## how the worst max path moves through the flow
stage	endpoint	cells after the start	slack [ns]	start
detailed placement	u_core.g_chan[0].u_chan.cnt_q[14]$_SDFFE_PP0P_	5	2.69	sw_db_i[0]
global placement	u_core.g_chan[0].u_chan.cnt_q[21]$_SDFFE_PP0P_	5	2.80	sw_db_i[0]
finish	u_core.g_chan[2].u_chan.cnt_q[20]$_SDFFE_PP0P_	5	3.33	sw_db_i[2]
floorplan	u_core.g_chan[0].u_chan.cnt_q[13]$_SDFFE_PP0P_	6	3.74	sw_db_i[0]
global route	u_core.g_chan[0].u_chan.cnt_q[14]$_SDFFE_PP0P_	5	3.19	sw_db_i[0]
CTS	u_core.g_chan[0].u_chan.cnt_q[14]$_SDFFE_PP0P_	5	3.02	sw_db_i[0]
**config.mk**
```make
export PLATFORM = sky130hd
export DESIGN_NAME = uart_flash_loader_flat
export DESIGN_NICKNAME = d
export VERILOG_FILES = /design/src/rtl/uart_flash_loader_if.sv /design/src/rtl/uart_flash_loader.sv /design/src/flat_wrapper.sv
export SDC_FILE = /design/constraint.sdc
export NUM_CORES = 1
export LEC_CHECK = 0
export ABC_AREA = 1
export BUFFER_PORTS_ARGS = -buffer_cell sky130_fd_sc_hd__buf_2
export CORE_ASPECT_RATIO = 2
export CORE_MARGIN = 2
export CORE_UTILIZATION = 35
export DETAILED_ROUTE_END_ITERATION = 8
export HOLD_SLACK_MARGIN = 0.06
export PLACE_DENSITY = 0.53
export SKIP_CTS_REPAIR_TIMING = 1
export SLEW_MARGIN = 0
export SYNTH_ARGS = -nofsm -noshare
export SYNTH_HDL_FRONTEND = slang
export SYNTH_SLANG_ARGS = --single-unit
```
**constraint.sdc**
```tcl
create_clock -name clk -period 5.3 [get_ports clk]
set_clock_uncertainty 0.2 [all_clocks]
set_input_delay 0.795 -clock clk [delete_from_list [all_inputs] [get_ports clk]]
set_output_delay 0.795 -clock clk [all_outputs]
set_load 0.05 [all_outputs]
```
## config.mk

```make
export PLATFORM = sky130hd
export DESIGN_NAME = vr_cond_flat
export DESIGN_NICKNAME = d
export VERILOG_FILES = /design/src/rtl/vr_cond_if.sv /design/src/rtl/vr_cond.sv /design/src/flat_wrapper.sv
export SDC_FILE = /design/constraint.sdc
export NUM_CORES = 1
export LEC_CHECK = 0
export CAP_MARGIN = 20
export CORE_ASPECT_RATIO = 1.2
export CORE_MARGIN = 5
export CORE_UTILIZATION = 46
export DETAILED_ROUTE_END_ITERATION = 6
export MAX_ROUTING_LAYER = met4
export PLACE_DENSITY = 0.77
export SLEW_MARGIN = 20
export SYNTH_ARGS = -nofsm -noshare
export SYNTH_HDL_FRONTEND = slang
export SYNTH_SLANG_ARGS = --single-unit
```

## constraint.sdc

```tcl
create_clock -name clk -period 2.6 [get_ports clk]
set_clock_uncertainty 0.15 [all_clocks]
set_input_delay 0.39 -clock clk [delete_from_list [all_inputs] [get_ports clk]]
set_output_delay 0.39 -clock clk [all_outputs]
set_load 0.01 [all_outputs]
```

## src/rtl/vr_cond_if.sv

```systemverilog
// Bundle of the conditioner's signal-side ports: raw comparator input, filter
// settings, and the filtered tooth outputs.
interface vr_cond_if;
    logic        vr_in;
    logic [7:0]  flt_len;
    logic [15:0] blank_len;
    logic        cap;
    logic        cap_edge;
    logic [7:0]  noise_cnt;

    modport master (
        output vr_in, flt_len, blank_len,
        input  cap, cap_edge, noise_cnt
    );

    modport slave (
        input  vr_in, flt_len, blank_len,
        output cap, cap_edge, noise_cnt
    );
endinterface

```

## src/rtl/vr_cond.sv

```systemverilog
// VR/crank signal conditioner: 2-flop sync, qualification FSM, post-rise lockout.
// Define VR_COND_NOISE_CNT_EN to build the saturating rejected-glitch counter.
module vr_cond (
    input  logic     clk,
    input  logic     rst,
    vr_cond_if.slave bus
);

    typedef enum logic [1:0] {LOW, RISE_QUAL, HIGH, FALL_QUAL} state_e;

    state_e      state_q, state_d;
    logic        sync1_q, vr_s_q;
    logic [7:0]  qcnt_q, qcnt_d;
    logic [15:0] bcnt_q, bcnt_d;
    logic        cap_q, cap_d;
    logic        cap_edge_q;
    logic [7:0]  flt_eff;

    assign flt_eff = (bus.flt_len == 8'd0) ? 8'd1 : bus.flt_len;
    assign cap_d   = (state_q == HIGH) || (state_q == FALL_QUAL);

    always_ff @(posedge clk or posedge rst) begin
        if (rst) begin
            sync1_q    <= 1'b0;
            vr_s_q     <= 1'b0;
            state_q    <= LOW;
            qcnt_q     <= 8'd0;
            bcnt_q     <= 16'd0;
            cap_q      <= 1'b0;
            cap_edge_q <= 1'b0;
        end else begin
            sync1_q    <= bus.vr_in;
            vr_s_q     <= sync1_q;
            state_q    <= state_d;
            qcnt_q     <= qcnt_d;
            bcnt_q     <= bcnt_d;
            cap_q      <= cap_d;
            cap_edge_q <= cap_d & ~cap_q;
        end
    end

    // Lockout counts down everywhere; only an accepted rise reloads it.
    always_comb begin
        state_d = state_q;
        qcnt_d  = qcnt_q;
        bcnt_d  = (bcnt_q != 16'd0) ? bcnt_q - 16'd1 : 16'd0;
        case (state_q)
            LOW: begin
                if (vr_s_q && (bcnt_q == 16'd0)) begin
                    state_d = RISE_QUAL;
                    qcnt_d  = 8'd1;
                end
            end
            RISE_QUAL: begin
                if (!vr_s_q) begin
                    state_d = LOW;
                end else if (qcnt_q >= flt_eff) begin
                    state_d = HIGH;
                    bcnt_d  = bus.blank_len;
                end else begin
                    qcnt_d  = qcnt_q + 8'd1;
                end
            end
            HIGH: begin
                if (!vr_s_q) begin
                    state_d = FALL_QUAL;
                    qcnt_d  = 8'd1;
                end
            end
            FALL_QUAL: begin
                if (vr_s_q) begin
                    state_d = HIGH;
                end else if (qcnt_q >= flt_eff) begin
                    state_d = LOW;
                end else begin
                    qcnt_d  = qcnt_q + 8'd1;
                end
            end
            default: state_d = LOW;
        endcase
    end

    assign bus.cap      = cap_q;
    assign bus.cap_edge = cap_edge_q;

`ifdef VR_COND_NOISE_CNT_EN
    logic       vr_p_q;
    logic       noise_evt;
    logic [7:0] noise_cnt_q, noise_cnt_d;

    // A lockout-blocked rise counts once on the vr_s edge, not while held high.
    always_comb begin
        noise_evt = 1'b0;
        case (state_q)
            LOW:       noise_evt = vr_s_q && !vr_p_q && (bcnt_q != 16'd0);
            RISE_QUAL: noise_evt = !vr_s_q;
            FALL_QUAL: noise_evt = vr_s_q;
            default:   noise_evt = 1'b0;
        endcase
        noise_cnt_d = noise_cnt_q;
        if (noise_evt && (noise_cnt_q != 8'hFF)) begin
            noise_cnt_d = noise_cnt_q + 8'd1;
        end
    end

    always_ff @(posedge clk or posedge rst) begin
        if (rst) begin
            vr_p_q      <= 1'b0;
            noise_cnt_q <= 8'd0;
        end else begin
            vr_p_q      <= vr_s_q;
            noise_cnt_q <= noise_cnt_d;
        end
    end

    assign bus.noise_cnt = noise_cnt_q;
`else
    assign bus.noise_cnt = 8'd0;
`endif

endmodule

```

## src/flat_wrapper.sv

```systemverilog
// flat-port wrapper written by rule: the top's interface ports become plain ports
module vr_cond_flat 
  (clk, rst, bus_vr_in, bus_flt_len, bus_blank_len, bus_cap, bus_cap_edge, bus_noise_cnt);
  vr_cond_if bus_i ();
  input  logic clk;
  input  logic rst;
  input wire logic [$bits(bus_i.vr_in)-1:0] bus_vr_in;
  input wire logic [$bits(bus_i.flt_len)-1:0] bus_flt_len;
  input wire logic [$bits(bus_i.blank_len)-1:0] bus_blank_len;
  output wire logic [$bits(bus_i.cap)-1:0] bus_cap;
  output wire logic [$bits(bus_i.cap_edge)-1:0] bus_cap_edge;
  output wire logic [$bits(bus_i.noise_cnt)-1:0] bus_noise_cnt;
  assign bus_i.vr_in = bus_vr_in;
  assign bus_i.flt_len = bus_flt_len;
  assign bus_i.blank_len = bus_blank_len;
  assign bus_cap = bus_i.cap;
  assign bus_cap_edge = bus_i.cap_edge;
  assign bus_noise_cnt = bus_i.noise_cnt;
  vr_cond u_core (.clk(clk), .rst(rst), .bus(bus_i));
endmodule
```

; Word level (Yosys, flattened, before mapping)
; Cells that the tools add are included.
[totals]
reg_bits = 30
inputBits = 27
wordCells = 47
[classes]
n_addsub = 2
n_lt_le_gt_ge = 1
eq_ne = 9
n_mux = 18
bitwise_logic = 2
reduce_logical = 8
[op_table]
columns = op, n
row1 = two-way mux 16 bit, 4
row2 = two-way mux 8 bit, 6
row3 = case mux 8 bit (4 select lines), 1
row4 = zero test 16 bit, 1
row5 = nonzero test 16 bit, 1
row6 = "subtractor 16 x 1 -> 16 bit, second input constant", 1
row7 = two-way mux 2 bit, 6
row8 = "adder 8 x 1 -> 8 bit, second input constant", 1
row9 = greater-or-equal comparator 8 bit, 1
row10 = zero test 8 bit, 1
row11 = case mux 2 bit (4 select lines), 1
row12 = AND reduction 4 bit, 2
row13 = "equality test 2 bit, second input constant", 2
row14 = "!= test 2 x 1 -> 1 bit, second input constant", 2
row15 = "!= test 2 bit, second input constant", 2
row16 = "!= test 3 x 2 -> 1 bit, second input constant", 1
row17 = "!= test 3 bit, second input constant", 1
row18 = "equality test 2 x 1 -> 1 bit, second input constant", 1
row19 = zero test 2 bit, 1
row20 = bitwise AND 1 bit, 1
row21 = logical AND 1 bit, 1
row22 = logical OR 1 bit, 1
row23 = inverter 1 bit, 1

; Logic depth before layout (Yosys ltp)
[logic_depth]
depth_word = 6
depth_mapped = 10
depth_no_buf = 8

; Least setup slack after synthesis
; Ideal clock, no wire load.
[synth_timing]
path_kind = register to register
start = register u_core.bcnt_q[0]
end = register u_core.bcnt_q[14]
arrival_time_ns = 2.560
slack_ns = -0.235
path_stages_with_launch = 9
path_cell_list = dfrtp_1 -> inv_1 -> ha_1 -> or4b_1 -> buf_2 -> or4b_2 -> nor3_1 -> mux2_2 -> mux2_2
[synth_via]
elab_chain_cells = 5
elab_cells_between_ends = 6
classes_between = add/sub: 1 / mux: 4 / reduce/logical: 1
[synth_rtl]
columns = element, line
row1 = from (decl), vr_cond.sv:14  ; logic [15:0] bcnt_q, bcnt_d;
row2 = from (signal assigned), vr_cond.sv:36  ; bcnt_q <= bcnt_d;
row3 = subtractor 16 x 1 -> 16 bit or nonzero test 16 bit (tied branches), vr_cond.sv:46  ; bcnt_d = (bcnt_q != 16'd0) ? bcnt_q - 16'd1 : 16'd0;
row4 = two-way mux 16 bit *, vr_cond.sv:46
row5 = two-way mux 16 bit, vr_cond.sv:57  ; end else if (qcnt_q >= flt_eff) begin
row6 = two-way mux 16 bit, vr_cond.sv:55  ; if (!vr_s_q) begin
row7 = two-way mux 16 bit *, vr_cond.sv:47  ; case (state_q)
row8 = via u_core.bcnt_d[14], vr_cond.sv:14
; The timed path passes the listed nets; every way through them passes the cells marked *.
; A chain may end at the register's enable or synchronous reset.

; Worst setup path in the final report
[layout_timing]
start = register u_core.bcnt_q[1]
end = register u_core.bcnt_q[14]
; Same word-level chain as after synthesis.

==> metrics.csv <==
stage;metric;value;unit
floorplanning;Die Y;80.14;um
global_route;GR Overflow Total;0;
synthesis;Yosys top cell by area;dfrtp_1;
timing;RSZ-0062 raised after global routing;true;
synthesis;Syn Inst Count;196;
finish;Final Cell Area;2572;um^2
synthesis;Mapped Area;1886;um^2
clocking;CTS tree;built;
drt;Final ANT Viol Nets;0;
critical_path;Crit Path Max Fanout;3;
timing;Setup WS post-layout;-0.003156;ns
critical_path;Arr. time, crit path;2.61;ns
timing;sum of negative setup slack;-0.003156;ns
synthesis;count leader, synth;dfrtp_1;
critical_path;Critical Path Source;u_core.bcnt_q[1]$_DFF_PP0_;
power_and_ir_drop;Pwr Density;357.4;nW/um^2
drt;WL final;4.292;mm
synthesis;ys async rst share;1.000;
finish;nets@finish;285;
critical_path;Worst Path Buf+Inv;1;
floorplanning;core area;3941;um^2
floorplanning;Cell Rows;25;
power_and_ir_drop;Sw Ratio;0.2149;
drt;drt wl/cell;14.26;um
critical_path;Max stage delay on crit path;0.53;ns
placement;port bufs;28;
synthesis;dominant cells by area after synthesis;dfrtp_1 (40%), o31ai_1 (6.8%), ha_1 (6.6%), mux2_2 (4.2%), nand3_1 (3.7%);
min_path;Worst Hold Class;register to register;
critical_path;crit path capture type;register;
critical_path;Worst setup SP type;register;
timing;endpoints failing hold;0;
global_route;first-pass GRT wire length;6.844;mm
critical_path;Worst Reg-to-Reg Cells;7;
drt;Post-route DRC;0;
clocking;root buf cell;clkbuf_8;
timing;final setup violating endpoints;1;
flow_run;maximum capacitance violations;0;
synthesis;Netlist cell types;42;
synthesis;Syn Area/Cell;9.620;um^2
critical_path;most used cell, CP;or4b_4;
drt;via count;1648;
run_status;status;finished with violations;
power_and_ir_drop;Clock Power Share;0.392;
critical_path;reg2reg start;u_core.bcnt_q[1]$_DFF_PP0_;
synthesis;top cells by count, synth;dfrtp_1 (30), o31ai_1 (17), inv_1 (14), nand3_1 (14), ha_1 (10);
critical_path;Slowest cell on crit path;or4b_4;
synthesis;Yosys reg bits;30;
min_path;Hold Path Depth;0;
finish;ratio of cells with drive above 1 in the final layout;0.2834;
synthesis;EDFF count, synth;0;
critical_path;r2r endpoint;u_core.bcnt_q[14]$_DFF_PP0_;
power_and_ir_drop;Leak;1.048;nW
timing;hold slack;0.1967;ns
synthesis;register area share after synthesis;0.3981;
placement;Placer Congestion;0.8551;
power_and_ir_drop;sw power;0.0001976;W
drt;DR iter-0 viols;57;
critical_path;Worst Path Required;2.61;ns
global_route;initial antenna violation count;0;
placement;DP Worst Slack;-0.6168;ns
critical_path;WP depth;7;
timing;Max Clk Rate;384.1;MHz
clocking;clk_lat worst skew;0.28;ns
floorplanning;Die ar.;5485;um^2
finish;FILL cells;327;
power_and_ir_drop;Logic pwr share;0.098;
drt;vias per cell;5.475;
power_and_ir_drop;VDD IR-drop max;0.0003356;V
clocking;# hold bufs at CTS;0;
clocking;Reg clk slew, reported paths;0.06;ns
clocking;cts bufs inserted;5;
clocking;clk sink count;30;
drt;Pre-antenna DRT Iters;4;
synthesis;Synth top area share;0.3981;
floorplanning;Die Width;68.45;um
clocking;clock tree buffer depth;2;
floorplanning;# IOs;37;
clocking;H-tree levels;2;
global_route;number of global-route vias before repair;1546;
global_route;largest net degree at the start of global routing;31;
synthesis;warnings from Yosys;0;
critical_path;R2R Setup Slk;-0.003;ns
placement;Post-Place Cell Area;2352;um^2
run_status;failing checks;setup timing;
global_route;total track usage;0.1739;
timing;fin crit share;1.001;
timing;Final min period;2.603;ns
synthesis;ys flop type;dfrtp_1;
critical_path;Crit Path Category;register to register;
power_and_ir_drop;internal power;0.0007218;W
placement;post-DP HPWL;3.053;mm
floorplanning;Starting Density;0.4784;
critical_path;crit path cell chain;inv_1 > ha_1 > or4b_4 > or4b_4 > nor3_4 > mux2_4 > mux2_2;
timing;Slew Limit Fails;0;
power_and_ir_drop;Flop pwr share;0.510;
power_and_ir_drop;total power;0.0009195;W
finish;synth-to-layout area growth;36.43;%
finish;diodes inserted;0;
critical_path;end of the critical path;u_core.bcnt_q[14]$_DFF_PP0_;
critical_path;CP top delay family;simple AND/OR/NAND/NOR gates;
==> power groups by stage <==
stage | clock (W) | sequential, W | combinational, W
after detailed placement | 0 | 0.000478 | 0.0000861
after CTS | 0.000375 | 0.000469 | 0.0000877
after global placement | 0 | 0.000478 | 0.0000851
after global routing | 0.000396 | 0.000469 | 0.0000990
final | 0.000360 | 0.000469 | 0.0000900
after floorplan | 0 | 0.000477 | 0.0000398
==> worst min path at each step <==
stage                                    endpoint                     start  slack (ns)
final                     u_core.vr_s_q$_DFF_PP0_  u_core.sync1_q$_DFF_PP0_        0.20
after CTS                 u_core.vr_s_q$_DFF_PP0_  u_core.sync1_q$_DFF_PP0_        0.20
after global placement    u_core.vr_s_q$_DFF_PP0_  u_core.sync1_q$_DFF_PP0_        0.18
after global routing      u_core.vr_s_q$_DFF_PP0_  u_core.sync1_q$_DFF_PP0_        0.22
after floorplan           u_core.vr_s_q$_DFF_PP0_  u_core.sync1_q$_DFF_PP0_        0.18
after detailed placement  u_core.vr_s_q$_DFF_PP0_  u_core.sync1_q$_DFF_PP0_        0.19
==> registers in the layout (all words and copies together), names as in the netlist, named ones only <==
register / cells
u_core.vr_s_q: 1
u_core.bcnt_q: 16
u_core.bus.cap_edge: 1
u_core.bus.cap: 1
u_core.state_q: 1
u_core.sync1_q: 1
u_core.qcnt_q: 8
==> layout by cell type, fill, tap and decap left out, types with 3 or more instances in the layout <==
master	netlist	routed
or3_1	3	3
or4_1	5	4
mux2i_1	4	4
a21oi_2	0	3
xor2_1	4	4
nor4_1	4	3
nor2b_1	4	4
mux2_2	7	6
a21oi_1	7	4
nand3_1	14	14
buf_4	9	23
clkdlybuf4s50_1	0	20
xnor2_1	3	3
inv_1	14	11
o31ai_1	17	15
o21ai_0	5	5
nand2_1	9	9
clkbuf_8	0	6
ha_1	10	10
or4_4	2	3
nor3_1	5	4
inv_2	0	3
dfrtp_1	30	30
dlygate4sd2_1	0	4
nor2_1	9	7
conb_1	1	8
==> timing repair <==
action / CTS / global route
pin swaps: 9 / 7
gates resized for setup: 29 / 19
buffers inserted: 3 / 1
setup endpoints to repair: 25 / 15
gates cloned: 0 / 1
==> stage by stage <==
stage / instances / util
2_1_floorplan: 203 / -
3_3_place_gp: 290 / 0.5968
3_5_place_dp: 290 / 0.5968
4_1_cts: 299 / 0.6283
5_1_grt: 301 / 0.6527
6_report: 301 / 0.6527
==> area by class of cell <==
cell class / instances / area [um^2] / share of cell area
Timing Repair Buffer: 54 / 480.5 / 0.1868
Sequential cell: 30 / 750.7 / 0.2918
Inverter: 14 / 52.55 / 0.02043
Tap cell: 54 / 67.56 / 0.02626
Multi-Input combinational cell: 143 / 1139 / 0.4426
Clock buffer: 6 / 82.58 / 0.03210
==> routing by layer <==
| layer | vias to the layer above | wire (um) | global-route usage |
|---|---|---|---|
| met5 | - | 0 | - |
| met1 | 778 | 1725 | 0.2012 |
| li1 | 808 | - | - |
| met4 | 0 | 67 | 0.08350 |
| met2 | 58 | 2205 | 0.2779 |
| met3 | 4 | 293 | 0.04196 |
==> cell families after synthesis <==
family,after synthesis,synth area share
simple gates,65,0.1997
other cells,1,0.001989
flops,30,0.3981
buf+inv,31,0.08427
compound gates,41,0.1539
xor+xnor,7,0.03252
mux,11,0.06304
fa+ha+maj,10,0.06636
Power figures use the tool's default switching activity.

- **TASK TO COMPLETE**:
Precisely the lines between those holding "path_kind = register to register" and "row2 = from", inclusive, are to be reproduced from the listing above, with nothing added.

- **TASK SOLUTION**:
path_kind = register to register
start = register u_core.bcnt_q[0]
end = register u_core.bcnt_q[14]
arrival_time_ns = 2.560
slack_ns = -0.235
path_stages_with_launch = 9
path_cell_list = dfrtp_1 -> inv_1 -> ha_1 -> or4b_1 -> buf_2 -> or4b_2 -> nor3_1 -> mux2_2 -> mux2_2
[synth_via]
elab_chain_cells = 5
elab_cells_between_ends = 6
classes_between = add/sub: 1 / mux: 4 / reduce/logical: 1
[synth_rtl]
columns = element, line
row1 = from (decl), vr_cond.sv:14  ; logic [15:0] bcnt_q, bcnt_d;
row2 = from (signal assigned), vr_cond.sv:36  ; bcnt_q <= bcnt_d;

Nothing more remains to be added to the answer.